* [WHAT IS EXPECTED]: How many lines in the listing below contain the string "accepted"? Say only the number.

* [EXERCISE MATERIALS]:

<file path="config.mk">
export PLATFORM = sky130hd
export DESIGN_NAME = lidar_scanline_point_clusterer
export DESIGN_NICKNAME = d
export VERILOG_FILES = /design/src/hdl/lspc_pkg.sv /design/src/hdl/lspc_near_unit.sv /design/src/hdl/lidar_scanline_point_clusterer.sv
export SDC_FILE = /design/constraint.sdc
export NUM_CORES = 2
export LEC_CHECK = 0
export BUFFER_PORTS_ARGS = -buffer_cell sky130_fd_sc_hd__buf_2
export CELL_PAD_IN_SITES_DETAIL_PLACEMENT = 1
export CELL_PAD_IN_SITES_GLOBAL_PLACEMENT = 2
export CORE_MARGIN = 2
export CORE_UTILIZATION = 41
export CTS_BUF_LIST = sky130_fd_sc_hd__clkbuf_8 sky130_fd_sc_hd__clkbuf_16
export DETAILED_ROUTE_END_ITERATION = 8
export GPL_TIMING_DRIVEN = 0
export PLACE_DENSITY = 0.91
export SLEW_MARGIN = 20
export SYNTH_ARGS = -nofsm -noshare
export SYNTH_HDL_FRONTEND = slang
export SYNTH_SLANG_ARGS = --single-unit
</file>
<file path="constraint.sdc">
create_clock -name clk -period 14.77 [get_ports clk]
set_input_delay 3.6925 -clock clk [delete_from_list [all_inputs] [get_ports clk]]
set_output_delay 3.6925 -clock clk [all_outputs]
set_load 0.01 [all_outputs]
</file>
<file path="src/hdl/lspc_pkg.sv">
package lspc_pkg;

  // Point and frame geometry.
  localparam int COORD_W  = 18;
  localparam int INTEN_W  = 8;
  localparam int IDX_W    = 16;
  localparam int COUNT_W  = 17;
  localparam int BASE_W   = 16;

  // Arithmetic widths of the shared unit.
  localparam int OP_W     = COORD_W + 1;        // magnitude of a coordinate difference
  localparam int PROD_W   = 2 * OP_W;
  localparam int RAD_W    = 2 * COORD_W;        // x^2 + y^2
  localparam int ROOT_W   = COORD_W;            // integer root of the radius square
  localparam int THR_W    = BASE_W + 1;
  localparam int ROOT_STEPS = ROOT_W;
  localparam int STEP_W   = $clog2(ROOT_STEPS + 1);

  // 0.02 as a fraction of 2^16.
  localparam logic [OP_W-1:0] RANGE_SCALE = OP_W'(1311);
  localparam int SCALE_SHIFT = 16;
  localparam int SCALE_KEEP  = 12;

  localparam logic [COUNT_W-1:0] SIZE_CAP = COUNT_W'(65536);

  // Stream packing.
  localparam int S_TDATA_W = 64;
  localparam int M_TDATA_W = 40;
  localparam int M_PAD_W   = M_TDATA_W - IDX_W - COUNT_W;

  // Configuration register indexes.
  localparam int CFG_IDX_W = 2;
  localparam int CFG_DATA_W = 17;
  localparam logic [CFG_IDX_W-1:0] REG_BASE_DIST  = 2'd0;
  localparam logic [CFG_IDX_W-1:0] REG_INTEN_JUMP = 2'd1;
  localparam logic [CFG_IDX_W-1:0] REG_MIN_POINTS = 2'd2;
  localparam logic [CFG_IDX_W-1:0] REG_MAX_POINTS = 2'd3;

  typedef logic signed [COORD_W-1:0] coord_t;

  // Request to the neighbour test unit; the operands are held stable until done.
  typedef struct packed {
    logic               start;
    coord_t             cur_x;
    coord_t             cur_y;
    coord_t             cur_z;
    coord_t             prev_x;
    coord_t             prev_y;
    coord_t             prev_z;
    logic [BASE_W-1:0]  base_dist;
  } lspc_req_t;

  typedef struct packed {
    logic done;
    logic near;
  } lspc_res_t;

  function automatic logic [OP_W-1:0] lspc_abs(input logic signed [OP_W-1:0] v);
    lspc_abs = v[OP_W-1] ? OP_W'(-v) : OP_W'(v);
  endfunction

endpackage

</file>
<file path="src/hdl/lspc_near_unit.sv">
module lspc_near_unit
  import lspc_pkg::*;
(
  input  logic      clk,
  input  logic      rst,
  input  lspc_req_t req,
  output lspc_res_t res
);

  typedef enum logic [9:0] {
    U_IDLE  = 10'b0000000001,
    U_SQX   = 10'b0000000010,
    U_SQY   = 10'b0000000100,
    U_SQDX  = 10'b0000001000,
    U_SQDY  = 10'b0000010000,
    U_SQDZ  = 10'b0000100000,
    U_ROOT  = 10'b0001000000,
    U_SCALE = 10'b0010000000,
    U_THR   = 10'b0100000000,
    U_CMP   = 10'b1000000000
  } ustate_t;

  localparam logic [RAD_W-1:0] BIT_INIT = RAD_W'(1) << (2 * (ROOT_W - 1));

  ustate_t state;
  ustate_t state_next;

  logic [STEP_W-1:0] step_cnt;
  logic [RAD_W-1:0]  rad;
  logic [RAD_W-1:0]  root;
  logic [RAD_W-1:0]  root_bit;
  logic [PROD_W-1:0] sep_sq;
  logic [THR_W-1:0]  thr;
  logic [PROD_W-1:0] thr_sq;

  logic [OP_W-1:0]   mul_a;
  logic [OP_W-1:0]   mul_b;
  logic [PROD_W-1:0] prod;
  logic [RAD_W-1:0]  trial;
  logic              fits;

  logic signed [OP_W-1:0] dx;
  logic signed [OP_W-1:0] dy;
  logic signed [OP_W-1:0] dz;

  assign dx = {req.cur_x[COORD_W-1], req.cur_x} - {req.prev_x[COORD_W-1], req.prev_x};
  assign dy = {req.cur_y[COORD_W-1], req.cur_y} - {req.prev_y[COORD_W-1], req.prev_y};
  assign dz = {req.cur_z[COORD_W-1], req.cur_z} - {req.prev_z[COORD_W-1], req.prev_z};

  // Operand selection for the one shared multiplier.
  always_comb begin
    mul_a = '0;
    mul_b = '0;
    unique case (state)
      U_SQX: begin
        mul_a = lspc_abs({req.cur_x[COORD_W-1], req.cur_x});
        mul_b = mul_a;
      end
      U_SQY: begin
        mul_a = lspc_abs({req.cur_y[COORD_W-1], req.cur_y});
        mul_b = mul_a;
      end
      U_SQDX: begin
        mul_a = lspc_abs(dx);
        mul_b = mul_a;
      end
      U_SQDY: begin
        mul_a = lspc_abs(dy);
        mul_b = mul_a;
      end
      U_SQDZ: begin
        mul_a = lspc_abs(dz);
        mul_b = mul_a;
      end
      U_SCALE: begin
        mul_a = {1'b0, root[ROOT_W-1:0]};
        mul_b = RANGE_SCALE;
      end
      U_THR: begin
        mul_a = {{(OP_W - THR_W){1'b0}}, thr};
        mul_b = mul_a;
      end
      default: begin
        mul_a = '0;
        mul_b = '0;
      end
    endcase
  end

  assign prod  = mul_a * mul_b;
  assign trial = root + root_bit;
  assign fits  = rad >= trial;

  always_comb begin
    state_next = state;
    unique case (state)
      U_IDLE:  if (req.start) state_next = U_SQX;
      U_SQX:   state_next = U_SQY;
      U_SQY:   state_next = U_SQDX;
      U_SQDX:  state_next = U_SQDY;
      U_SQDY:  state_next = U_SQDZ;
      U_SQDZ:  state_next = U_ROOT;
      U_ROOT:  if (step_cnt == STEP_W'(ROOT_STEPS - 1)) state_next = U_SCALE;
      U_SCALE: state_next = U_THR;
      U_THR:   state_next = U_CMP;
      U_CMP:   state_next = U_IDLE;
      default: state_next = U_IDLE;
    endcase
  end

  always_ff @(posedge clk) begin
    if (rst) begin
      state    <= U_IDLE;
      step_cnt <= '0;
    end else begin
      state <= state_next;
      if (state == U_SQDZ) begin
        step_cnt <= '0;
      end else if (state == U_ROOT) begin
        step_cnt <= step_cnt + STEP_W'(1);
      end
    end
  end

  always_ff @(posedge clk) begin
    unique case (state)
      U_SQX:  rad <= prod[RAD_W-1:0];
      U_SQY:  rad <= rad + prod[RAD_W-1:0];
      U_SQDX: sep_sq <= prod;
      U_SQDY: sep_sq <= sep_sq + prod;
      U_SQDZ: begin
        sep_sq   <= sep_sq + prod;
        root     <= '0;
        root_bit <= BIT_INIT;
      end
      U_ROOT: begin
        // One result bit per cycle of the restoring square root.
        if (fits) begin
          rad  <= rad - trial;
          root <= (root >> 1) + root_bit;
        end else begin
          root <= root >> 1;
        end
        root_bit <= root_bit >> 2;
      end
      U_SCALE: thr <= THR_W'(req.base_dist) +
                      THR_W'(prod[SCALE_SHIFT +: SCALE_KEEP]);
      U_THR:   thr_sq <= prod;
      default: begin
      end
    endcase
  end

  assign res.done = (state == U_CMP);
  assign res.near = sep_sq < thr_sq;

endmodule

</file>
<file path="src/hdl/lidar_scanline_point_clusterer.sv">
// Scan-line point clusterer. Points enter on the slave stream in firing order and are
// grouped into runs of neighbouring points: a point joins the open cluster when its squared
// distance to the previous point is below (base_distance_mm + 0.02 * range)^2, where range
// is the integer root of x^2 + y^2 of the new point, and its intensity step is within
// intensity_jump_limit. A break reports the closed cluster (first index, size, accepted
// flag on tuser); a point with tlast set also reports the cluster that holds it, with
// tlast set on that report, and the next point starts a new frame at index 0. A point with
// a predecessor is decided after the five squarings, the 18 one-bit steps of the square
// root, the range scaling, the squaring of the threshold and the comparison; a single
// 19 x 19 multiplier serves the five squarings, the range scaling and the squaring of the
// threshold. The first point of a frame is decided in the cycle after its request is
// accepted. The block then returns to idle, where the next request can be taken, so a new
// point is taken only once the previous one is decided. Each report adds a state in which
// the result is moved to the output register once it is free; the register then holds it
// until the downstream side takes it while the next request is already being accepted.
// Configuration writes are always taken and should only be made while the block is idle.
// Cluster sizes saturate at 65536 and point indexes wrap at 65536.
module lidar_scanline_point_clusterer
  import lspc_pkg::*;
(
  input  logic                  clk,
  input  logic                  rst,
  // Input points.
  input  logic                  s_tvalid,
  output logic                  s_tready,
  input  logic [S_TDATA_W-1:0]  s_tdata,   // pos_x, pos_y, pos_z, intensity, zero pad
  input  logic                  s_tlast,   // frame_end
  // Cluster reports.
  output logic                  m_tvalid,
  input  logic                  m_tready,
  output logic [M_TDATA_W-1:0]  m_tdata,   // first_index, point_count, zero pad
  output logic                  m_tuser,   // accepted
  output logic                  m_tlast,   // frame_done
  // Configuration writes.
  input  logic                  cfg_valid,
  output logic                  cfg_ready,
  input  logic [CFG_IDX_W-1:0]  cfg_index,
  input  logic [CFG_DATA_W-1:0] cfg_data
);

  typedef enum logic [5:0] {
    T_IDLE  = 6'b000001,
    T_CHECK = 6'b000010,
    T_WAIT  = 6'b000100,
    T_BREAK = 6'b001000,
    T_FRAME = 6'b010000,
    T_SPARE = 6'b100000
  } tstate_t;

  tstate_t state;

  // Configuration.
  logic [BASE_W-1:0]  base_dist;
  logic [INTEN_W-1:0] jump_limit;
  logic [COUNT_W-1:0] min_points;
  logic [COUNT_W-1:0] max_points;

  // Clustering state.
  coord_t             prev_x;
  coord_t             prev_y;
  coord_t             prev_z;
  logic [INTEN_W-1:0] prev_inten;
  logic               have_prev;
  logic [IDX_W-1:0]   point_index;
  logic [IDX_W-1:0]   cluster_start;
  logic [COUNT_W-1:0] cluster_size;

  // Point under work.
  coord_t             cur_x;
  coord_t             cur_y;
  coord_t             cur_z;
  logic [INTEN_W-1:0] cur_inten;
  logic               cur_end;
  logic               inten_ok;

  // Output register.
  logic [IDX_W-1:0]   out_first;
  logic [COUNT_W-1:0] out_count;
  logic               out_acc;
  logic               out_last;

  lspc_req_t          near_req;
  lspc_res_t          near_res;

  logic               in_acc;
  logic               out_free;
  logic               out_load;
  logic               commit;
  logic               join_ok;
  logic [INTEN_W-1:0] inten_step;
  logic               size_ok;

  assign cfg_ready = 1'b1;
  assign s_tready  = (state == T_IDLE);
  assign in_acc    = s_tvalid && s_tready;
  assign out_free  = !m_tvalid || m_tready;
  assign out_load  = ((state == T_BREAK) || (state == T_FRAME)) && out_free;
  assign join_ok   = near_res.near && inten_ok;

  // A point is folded into the history once its cluster decision has been carried out.
  assign commit = ((state == T_CHECK) && !have_prev) ||
                  ((state == T_WAIT) && near_res.done && join_ok) ||
                  ((state == T_BREAK) && out_free);

  assign inten_step = (cur_inten > prev_inten) ? (cur_inten - prev_inten)
                                               : (prev_inten - cur_inten);
  assign size_ok    = (cluster_size >= min_points) && (cluster_size <= max_points);

  assign near_req.start     = (state == T_CHECK) && have_prev;
  assign near_req.cur_x     = cur_x;
  assign near_req.cur_y     = cur_y;
  assign near_req.cur_z     = cur_z;
  assign near_req.prev_x    = prev_x;
  assign near_req.prev_y    = prev_y;
  assign near_req.prev_z    = prev_z;
  assign near_req.base_dist = base_dist;

  lspc_near_unit u_near (
    .clk (clk),
    .rst (rst),
    .req (near_req),
    .res (near_res)
  );

  // Configuration register file.
  always_ff @(posedge clk) begin
    if (rst) begin
      base_dist  <= BASE_W'(500);
      jump_limit <= INTEN_W'(20);
      min_points <= COUNT_W'(3);
      max_points <= COUNT_W'(1000);
    end else if (cfg_valid && cfg_ready) begin
      unique case (cfg_index)
        REG_BASE_DIST:  base_dist  <= cfg_data[BASE_W-1:0];
        REG_INTEN_JUMP: jump_limit <= cfg_data[INTEN_W-1:0];
        REG_MIN_POINTS: min_points <= cfg_data[COUNT_W-1:0];
        REG_MAX_POINTS: max_points <= cfg_data[COUNT_W-1:0];
        default: begin
        end
      endcase
    end
  end

  // Sequencer and clustering state.
  always_ff @(posedge clk) begin
    if (rst) begin
      state         <= T_IDLE;
      have_prev     <= 1'b0;
      point_index   <= '0;
      cluster_start <= '0;
      cluster_size  <= '0;
      prev_x        <= '0;
      prev_y        <= '0;
      prev_z        <= '0;
      prev_inten    <= '0;
    end else begin
      unique case (state)
        T_IDLE: begin
          if (in_acc) state <= T_CHECK;
        end
        T_CHECK: begin
          if (have_prev) begin
            state <= T_WAIT;
          end else begin
            cluster_start <= point_index;
            cluster_size  <= COUNT_W'(1);
            state         <= cur_end ? T_FRAME : T_IDLE;
          end
        end
        T_WAIT: begin
          if (near_res.done) begin
            if (join_ok) begin
              if (cluster_size != SIZE_CAP) cluster_size <= cluster_size + COUNT_W'(1);
              state <= cur_end ? T_FRAME : T_IDLE;
            end else begin
              state <= T_BREAK;
            end
          end
        end
        T_BREAK: begin
          // The closed cluster is loaded into the output register once it is free; the new one starts at this point.
          if (out_free) begin
            cluster_start <= point_index;
            cluster_size  <= COUNT_W'(1);
            state         <= cur_end ? T_FRAME : T_IDLE;
          end
        end
        T_FRAME: begin
          if (out_free) state <= T_IDLE;
        end
        default: state <= T_IDLE;
      endcase

      if (commit) begin
        prev_x      <= cur_x;
        prev_y      <= cur_y;
        prev_z      <= cur_z;
        prev_inten  <= cur_inten;
        have_prev   <= 1'b1;
        point_index <= point_index + IDX_W'(1);
      end

      if ((state == T_FRAME) && out_free) begin
        have_prev   <= 1'b0;
        point_index <= '0;
      end
    end
  end

  // Capture of the point under work.
  always_ff @(posedge clk) begin
    if (in_acc) begin
      cur_x     <= s_tdata[COORD_W-1:0];
      cur_y     <= s_tdata[2*COORD_W-1:COORD_W];
      cur_z     <= s_tdata[3*COORD_W-1:2*COORD_W];
      cur_inten <= s_tdata[3*COORD_W+INTEN_W-1:3*COORD_W];
      cur_end   <= s_tlast;
    end
    if (state == T_CHECK) inten_ok <= inten_step <= jump_limit;
  end

  // Output register.
  always_ff @(posedge clk) begin
    if (rst) begin
      m_tvalid <= 1'b0;
    end else if (out_load) begin
      m_tvalid <= 1'b1;
    end else if (m_tready) begin
      m_tvalid <= 1'b0;
    end
  end

  always_ff @(posedge clk) begin
    if (out_load) begin
      out_first <= cluster_start;
      out_count <= cluster_size;
      out_acc   <= size_ok;
      out_last  <= (state == T_FRAME);
    end
  end

  assign m_tdata = {{M_PAD_W{1'b0}}, out_count, out_first};
  assign m_tuser = out_acc;
  assign m_tlast = out_last;

endmodule
</file>
==> out/qor.txt <==
status = completed
wire per inst = 22.4 µm
skew final = 88.1 ps
area leader, netlist = edfxtp_1
share of post-route cells with drive strength above 1 = 6.47%
Clock power frac = 30.9%
Crit-path slowest cell = a2111oi_1
Cells after DPL = 6825
clk slew on worst S/H paths = 60 ps
Setup Fix Bufs, Post-CTS = 0
share of synthesized registers carrying an async set or reset = 0%
CTS root buf = clkbuf_16
Worst setup EP type = register
register area share after synthesis = 27.0%
Seq pwr share = 34.9%
max-cap violation count = 0
Non-Filler Instances = 6930
total clock buffers created by CTS = 56
drt drc = 0
DRT met1 WL = 70000 µm
nets = 6222
critical path type = reg -> reg
synth warn = 0
worst vdd rail ir drop = 84.8 µV
global route overflow = 0
fmax = 0.0706 GHz
Yosys reg bits = 473
Primary FF master, synth = edfxtp_1
Worst-Skew Late Latency = 700 ps
via count = 39200
routed wl met3 = 7790 µm
Placed Area = 48300 µm²
Final Hold Vio Count = 0
Switching Share = 36.9%
Worst Hold Class = reg -> reg
Rows = 122
Ports = 134
WL met2 = 71900 µm
synth unique cells = 107
WP data arrival = 14560 ps
first-pass GRT wire length = 239000 µm
Slew Limit Headroom = 16.0%
Crit path required time = 15170 ps
leakage power = 21.5 nW
Area Overhead vs Synth = 10.1%
final setup vio count = 0
Top Metal Used = met5
Final Max Slew Viols = 0
worst r2r dst = u_near.sep_sq[37]$_DFFE_PP_
Max FO, Critical Path = 10
RSZ-0062 raised after global routing = no
minimum clock period = 14150 ps
CTS sink count = 473
Avg Inst Size Synth = 8.77 µm²
# port buffers = 121
RD Place Congestion = 0.942
final HPWL from detailed placement = 123000 µm
CTS tree = built
core box area = 110000 µm²
# hold bufs at CTS = 0
hold path startpoint = cluster_start[15]$_SDFFE_PP0P_
top post-synthesis cells by area = edfxtp_1 (19%), fa_1 (13%), ha_1 (12%)
cell area after synthesis = 45500 µm²
final core occ = 45.4%
Post-synth EDFFs = 282
hold path depth = 0
initial antenna violation count = 10
worst reg2reg path startpoint = cur_z[0]$_DFFE_PP_
combinational group share of total power = 34.2%
Psw = 1.59 mW
R2R Setup Slk = 620 ps
fin area = 50100 µm²
die area = 114000 µm²
deepest clock path buffer count = 3
Int Pwr = 2.71 mW
Die Ht = 337 µm
final total power = 4.29 mW
worst slew pin tran = 1260 ps
share of the synthesized area in the top cell type = 18.6%
CP max stage delay = 1140 ps
Mapped Cells = 5185
DRT antenna net count = 0
GRT Resource Usage Total = 27.1%
largest net degree at the start of global routing = 57
H-tree depth = 2
Final period util = 95.8%
Die Span X = 337 µm
pwr/cell area = 85.7 nW/µm²
Reg2Reg Depth = 47
drt total wl = 155000 µm
Resize count post-CTS = 0
via density per instance = 5.66
1st-iter DRT viols = 2853
CP Launch Type = register
vias in the first global route = 40700
Fin Setup TNS = 0 ps
Initial Util = 41.2%
Hold Path End = out_first[15]$_DFFE_PP_
TritonRoute pass-1 iters = 8
sequential cells by signal (all words and copies together), names as in the netlist, 36 cells and up:
register       flops
u_near.rad        36
u_near.root       36
u_near.sep_sq     38
u_near.thr_sq     38
how the worst max path moves through the flow:
stage / startpoint / endpoint / slack, ps
floorplan: u_near.state[5]$_SDFFE_PP0P_ / u_near.sep_sq[37]$_DFFE_PP_ / 3680
global placement: u_near.state[5]$_SDFFE_PP0P_ / u_near.sep_sq[37]$_DFFE_PP_ / -350
detailed placement: cur_z[0]$_DFFE_PP_ / u_near.sep_sq[37]$_DFFE_PP_ / 900
CTS: cur_z[0]$_DFFE_PP_ / u_near.sep_sq[37]$_DFFE_PP_ / 850
global route: cur_z[0]$_DFFE_PP_ / u_near.sep_sq[37]$_DFFE_PP_ / 130
finish: cur_z[0]$_DFFE_PP_ / u_near.sep_sq[37]$_DFFE_PP_ / 620
cell families after synthesis:
family,Yosys count,synth area share [%]
buffers and inverters,789,6.75
xor gates and xnor gates,343,6.63
and+or+nand+nor,1620,17.1
adders and majority gates,738,25.2
muxes,18,0.407
other,2,0.0165
AOI/OAI and AO/OA,1202,16.9
DFF,473,27.0
layer usage:
metal / global-route usage (%) / vias to the layer above
li1: - / 18300
met1: 36.8 / 19800
met2: 44.7 / 942
met3: 3.31 / 251
met4: 9.11 / 2
met5: 0 / -
through the flow:
stage	setup slack, ps	hold slack (ps)
2_1_floorplan	3680	408
3_3_place_gp	-354	416
3_5_place_dp	896	417
4_1_cts	846	432
5_1_grt	126	438
6_report	615	431
cells in the final DEF (no fill, tap or decap), drive strengths merged, types with 81 or more instances in the layout:
| cell type | netlist | layout |
|---|---|---|
| and2 | 93 | 93 |
| a21o | 108 | 108 |
| o21ai | 238 | 238 |
| nand2 | 525 | 525 |
| xor2 | 161 | 161 |
| buf | 57 | 187 |
| fa | 297 | 297 |
| nor3 | 87 | 87 |
| dfxtp | 191 | 191 |
| ha | 441 | 441 |
| nor2 | 447 | 447 |
| a21oi | 394 | 394 |
| xnor2 | 181 | 181 |
| inv | 598 | 618 |
| clkbuf | 132 | 190 |
| nand3 | 81 | 81 |
| edfxtp | 282 | 282 |
final cells by class:
class | instances | area [µm²]
Antenna cell | 3 | 7.51
Buffer | 189 | 822
Clock buffer | 58 | 1450
Clock inverter | 44 | 283
Fill cell | 13100 | 60300
Inverter | 600 | 2250
Multi-Input combinational cell | 3945 | 30300
Sequential cell | 473 | 12300
Tap cell | 1488 | 1860
Timing Repair Buffer | 130 | 762
synthesized netlist by cell type, types with 24 or more instances:
cell and instances:
inv_1 596, nand2_1 525, nor2_1 447, ha_1 441, a21oi_1 393, fa_1 297
edfxtp_1 282, o21ai_0 226, dfxtp_1 191, xnor2_1 181, xor2_1 161, clkbuf_1 131
a21o_1 108, and2_1 91, nor3_1 85, nand3_1 81, nand2b_1 66, nor2b_1 64
a31oi_1 61, o21a_1 53, nand4_1 43, a211oi_1 41, and3_1 39, buf_2 36
o21bai_1 35, o31ai_1 30, a22oi_1 29, or3_1 28, o211ai_1 26, nor3b_1 24
worst max-delay path: cells and delay by family (launching register included):
kind,cells,cell delay [ps]
compound gates,14,4750
xor+xnor,4,1400
fa+ha+maj,10,4170
buf+inv,7,890
flops,1,350
simple gates,12,2310
power by group through the flow:
stage | Combinational, mW | Clock (mW) | Sequential [mW]
after global placement | 1.37 | 0 | 1.53
after detailed placement | 1.44 | 0 | 1.53
after CTS | 1.45 | 1.35 | 1.50
after floorplan | 0.987 | 0 | 1.51
after global routing | 1.61 | 1.40 | 1.50
final | 1.47 | 1.33 | 1.50
Note: power is estimated with default switching activity, not from simulation.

* [WRITTEN SOLUTION]: 4